Soft tissue sarcomas represent less than 1% of all malignancies, and leiomyosarcomas constitute 6% of these tumors [3]. Vascular leiomyosarcomas constitute just 2% of all leiomyosarcomas [4]. Leiomyosarcomas originating in IVC are very rare, and are malignant with a slow growth pattern.

The diagnosis is established preoperative in only 10% cases because there are no definitive symptoms [5]. Symptoms and signs can include abdominal pain (66%), abdominal mass (48%), edema in leg (39%), and weight loss (30%). Other nonspecific symptoms are fever, weakness, anorexia, and dyspnea [6].

There is a perioperative mortality of 4%, and 42% of patients die of the disease itself [7]. Thus it is important to diagnose it as early as possible. Computed tomography scan is a useful screening test to diagnose IVC tumors. Fat suppression and gadolinium enhancement increases the quality of MRI images and helps in assessing retroperitoneal tumors [8].

In this case, the patient noticed edema in leg four months before presenting but she did not have any pain. Thus the tumor was in an advanced stage at diagnosis. We were able to preoperatively diagnose the tumor as leiomyosarcoma of the IVC. Enhanced computed tomography scan of the abdomen and magnetic resonance imaging scan of the T2-weighted image were effective for a diagnosis.

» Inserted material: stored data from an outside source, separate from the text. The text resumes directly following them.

## config.mk

```make
export PLATFORM = sky130hd
export DESIGN_NAME = tdm_demux_1x4_flat
export DESIGN_NICKNAME = d
export VERILOG_FILES = /design/src/rtl/tdm_demux_1x4_pkg.sv /design/src/rtl/tdm_demux_1x4_if.sv /design/src/rtl/tdm_demux_1x4_ctrl.sv /design/src/rtl/tdm_demux_1x4.sv /design/src/flat_wrapper.sv
export SDC_FILE = /design/constraint.sdc
export NUM_CORES = 1
export LEC_CHECK = 0
export CAP_MARGIN = 20
export CELL_PAD_IN_SITES_DETAIL_PLACEMENT = 1
export CELL_PAD_IN_SITES_GLOBAL_PLACEMENT = 1
export CORE_MARGIN = 2
export CORE_UTILIZATION = 42
export CTS_BUF_LIST = sky130_fd_sc_hd__clkbuf_4 sky130_fd_sc_hd__clkbuf_8
export DETAILED_ROUTE_END_ITERATION = 8
export PLACE_DENSITY_LB_ADDON = 0.1
export SLEW_MARGIN = 20
export SYNTH_ARGS = -nofsm -noshare
export SYNTH_HDL_FRONTEND = slang
export SYNTH_SLANG_ARGS = --single-unit
```

## constraint.sdc

```tcl
create_clock -name clk -period 3.9 [get_ports clk]
set_input_delay 0.585 -clock clk [delete_from_list [all_inputs] [get_ports clk]]
set_output_delay 0.585 -clock clk [all_outputs]
set_load 0.05 [all_outputs]
```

Inferior vena cava leiomyosarcomas are categorized according to the three regions in which they occur. Most IVC leiomyosarcomas (58%) occur in the middle region of the IVC between the hepatic and renal veins. The lower region accounts for 44% of cases and the upper region only 4% [9]. We classified this case as middle region. Patients with this type of IVC leiomyosarcoma often experience abdominal pain (76.8%), while those with the upper type often show edema in leg (78%) and the lower type does not have characteristic symptoms. Radical tumor resection was associated with better five-year and ten-year survival rates (49.4% and 29.5% respectively). Patients with tumors which arose from the middle segment fared better (56.7% and 47.3%) than those with lower segment tumors (37.8% and 14.2%). Resectability of the tumor is the prime factor affecting prognosis [10] .

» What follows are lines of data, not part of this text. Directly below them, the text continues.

--- config.mk ---
export PLATFORM = sky130hd
export DESIGN_NAME = hazard_stall_unit
export DESIGN_NICKNAME = d
export VERILOG_FILES = /design/src/rtl/hazard_stall_unit.sv
export SDC_FILE = /design/constraint.sdc
export NUM_CORES = 1
export LEC_CHECK = 0
export BUFFER_PORTS_ARGS = -buffer_cell sky130_fd_sc_hd__buf_2
export CORE_UTILIZATION = 45
export DETAILED_ROUTE_END_ITERATION = 7
export PLACE_DENSITY = 0.77
export SYNTH_ARGS = -nofsm -noshare
export SYNTH_HDL_FRONTEND = slang
export SYNTH_SLANG_ARGS = --single-unit
--- constraint.sdc ---
create_clock -name clk -period 1.8 [get_ports clk]
set_input_delay 0 -clock clk [delete_from_list [all_inputs] [get_ports clk]]
set_output_delay 0 -clock clk [all_outputs]
set_load 0.005 [all_outputs]
--- src/rtl/hazard_stall_unit.sv ---
// Stall/flush control for the 5-stage RV32I pipeline: load-use bubbles, branch flushes,
// data-memory freezes and a sticky memory-timeout trap. Optional counters: HAZARD_PERF_CNT_EN.
module hazard_stall_unit #(
  parameter int unsigned TIMEOUT_CYCLES = 255,
  parameter int unsigned WAIT_CNT_W     = 8
) (
  input  logic        clk,
  input  logic        rst_n,
  input  logic [4:0]  IF_ID_Rs1,
  input  logic [4:0]  IF_ID_Rs2,
  input  logic        IF_ID_UsesRs1,
  input  logic        IF_ID_UsesRs2,
  input  logic        ID_EX_MemRead,
  input  logic [4:0]  ID_EX_Rd,
  input  logic        BranchTaken,
  input  logic        DmemReq,
  input  logic        DmemReady,
  output logic        PCWrite,
  output logic        IF_ID_Write,
  output logic        IF_ID_Flush,
  output logic        ID_EX_Write,
  output logic        ID_EX_Flush,
  output logic        EX_MEM_Write,
  output logic        MemTimeout
`ifdef HAZARD_PERF_CNT_EN
  ,
  output logic [31:0] LoadUseCnt,
  output logic [31:0] MemWaitCnt,
  output logic [31:0] FlushCnt
`endif
);

  localparam logic [WAIT_CNT_W-1:0] TIMEOUT_LAST = WAIT_CNT_W'(TIMEOUT_CYCLES - 1);

  typedef enum logic [1:0] {
    ST_RUN      = 2'd0,
    ST_MEM_WAIT = 2'd1,
    ST_TRAP     = 2'd2
  } state_t;

  state_t                r_state;
  state_t                w_state_nxt;
  logic [WAIT_CNT_W-1:0] r_wait_cnt;
  logic [WAIT_CNT_W-1:0] w_wait_cnt_nxt;
  logic                  r_pend_flush;
  logic                  w_pend_flush_nxt;
  logic                  r_mem_timeout;
  logic                  w_mem_timeout_nxt;

  logic w_load_use;
  logic w_br;
  logic w_freeze;
  logic w_decide;
  logic w_rule_br;
  logic w_rule_lu;

  assign w_load_use = ID_EX_MemRead && (ID_EX_Rd != 5'd0) &&
                      ((IF_ID_UsesRs1 && (ID_EX_Rd == IF_ID_Rs1)) ||
                       (IF_ID_UsesRs2 && (ID_EX_Rd == IF_ID_Rs2)));
  assign w_br       = BranchTaken | r_pend_flush;

  // State, wait counter and pending-flush bookkeeping
  always_ff @(posedge clk or negedge rst_n) begin
    if (!rst_n) begin
      r_state       <= ST_RUN;
      r_wait_cnt    <= '0;
      r_pend_flush  <= 1'b0;
      r_mem_timeout <= 1'b0;
    end else begin
      r_state       <= w_state_nxt;
      r_wait_cnt    <= w_wait_cnt_nxt;
      r_pend_flush  <= w_pend_flush_nxt;
      r_mem_timeout <= w_mem_timeout_nxt;
    end
  end

  // Next state; w_decide marks cycles where the branch/load-use priority applies
  always_comb begin
    w_state_nxt       = r_state;
    w_wait_cnt_nxt    = r_wait_cnt;
    w_pend_flush_nxt  = r_pend_flush;
    w_mem_timeout_nxt = r_mem_timeout;
    w_freeze          = 1'b0;
    w_decide          = 1'b0;
    w_rule_br         = 1'b0;
    w_rule_lu         = 1'b0;

    case (r_state)
      ST_RUN: begin
        if (DmemReq && !DmemReady) begin
          w_freeze         = 1'b1;
          w_state_nxt      = ST_MEM_WAIT;
          w_wait_cnt_nxt   = WAIT_CNT_W'(1);
          w_pend_flush_nxt = w_br;
        end else begin
          w_decide = 1'b1;
        end
      end
      ST_MEM_WAIT: begin
        if (!DmemReady) begin
          w_freeze         = 1'b1;
          w_pend_flush_nxt = r_pend_flush | BranchTaken;
          if (r_wait_cnt == TIMEOUT_LAST) begin
            w_state_nxt       = ST_TRAP;
            w_mem_timeout_nxt = 1'b1;
          end else begin
            w_wait_cnt_nxt = r_wait_cnt + WAIT_CNT_W'(1);
          end
        end else begin
          w_decide       = 1'b1;
          w_state_nxt    = ST_RUN;
          w_wait_cnt_nxt = '0;
        end
      end
      ST_TRAP: begin
        w_freeze = 1'b1;
      end
      default: begin
        w_state_nxt = ST_RUN;
      end
    endcase

    w_rule_br = w_decide && w_br;
    w_rule_lu = w_decide && !w_br && w_load_use;
    // A flush discards any load-use in ID and consumes the pending redirect
    if (w_rule_br) begin
      w_pend_flush_nxt = 1'b0;
    end
  end

  // Reset holds every stage and injects bubbles
  assign PCWrite      = rst_n && !w_freeze && !w_rule_lu;
  assign IF_ID_Write  = rst_n && !w_freeze && !w_rule_lu;
  assign IF_ID_Flush  = !rst_n || w_rule_br;
  assign ID_EX_Write  = rst_n && !w_freeze;
  assign ID_EX_Flush  = !rst_n || w_rule_br || w_rule_lu;
  assign EX_MEM_Write = rst_n && !w_freeze;
  assign MemTimeout   = rst_n && r_mem_timeout;

`ifdef HAZARD_PERF_CNT_EN
  logic        w_wait_freeze;
  logic [31:0] r_load_use_cnt;
  logic [31:0] r_mem_wait_cnt;
  logic [31:0] r_flush_cnt;

  assign w_wait_freeze = (r_state == ST_MEM_WAIT) && !DmemReady;

  // Free-running event counters, wrapping modulo 2^32
  always_ff @(posedge clk or negedge rst_n) begin
    if (!rst_n) begin
      r_load_use_cnt <= '0;
      r_mem_wait_cnt <= '0;
      r_flush_cnt    <= '0;
    end else begin
      if (w_rule_lu)     r_load_use_cnt <= r_load_use_cnt + 32'd1;
      if (w_wait_freeze) r_mem_wait_cnt <= r_mem_wait_cnt + 32'd1;
      if (w_rule_br)     r_flush_cnt    <= r_flush_cnt + 32'd1;
    end
  end

  assign LoadUseCnt = r_load_use_cnt;
  assign MemWaitCnt = r_mem_wait_cnt;
  assign FlushCnt   = r_flush_cnt;
`endif

endmodule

Surgical resection has been recognized as the only effective treatment for patients with IVC leiomyosarcoma. The tumor recurs in over 50% of patients who undergo radical resection, and the five-year survival rate is between 31% and 62% [11]. Postoperative therapy and the management of recurrence are difficult because of the absence of evidence for their effectiveness in patients. Radiation has been used in both the neoadjuvant and adjuvant settings, and some authors believe that it may help with the local control of the disease [12].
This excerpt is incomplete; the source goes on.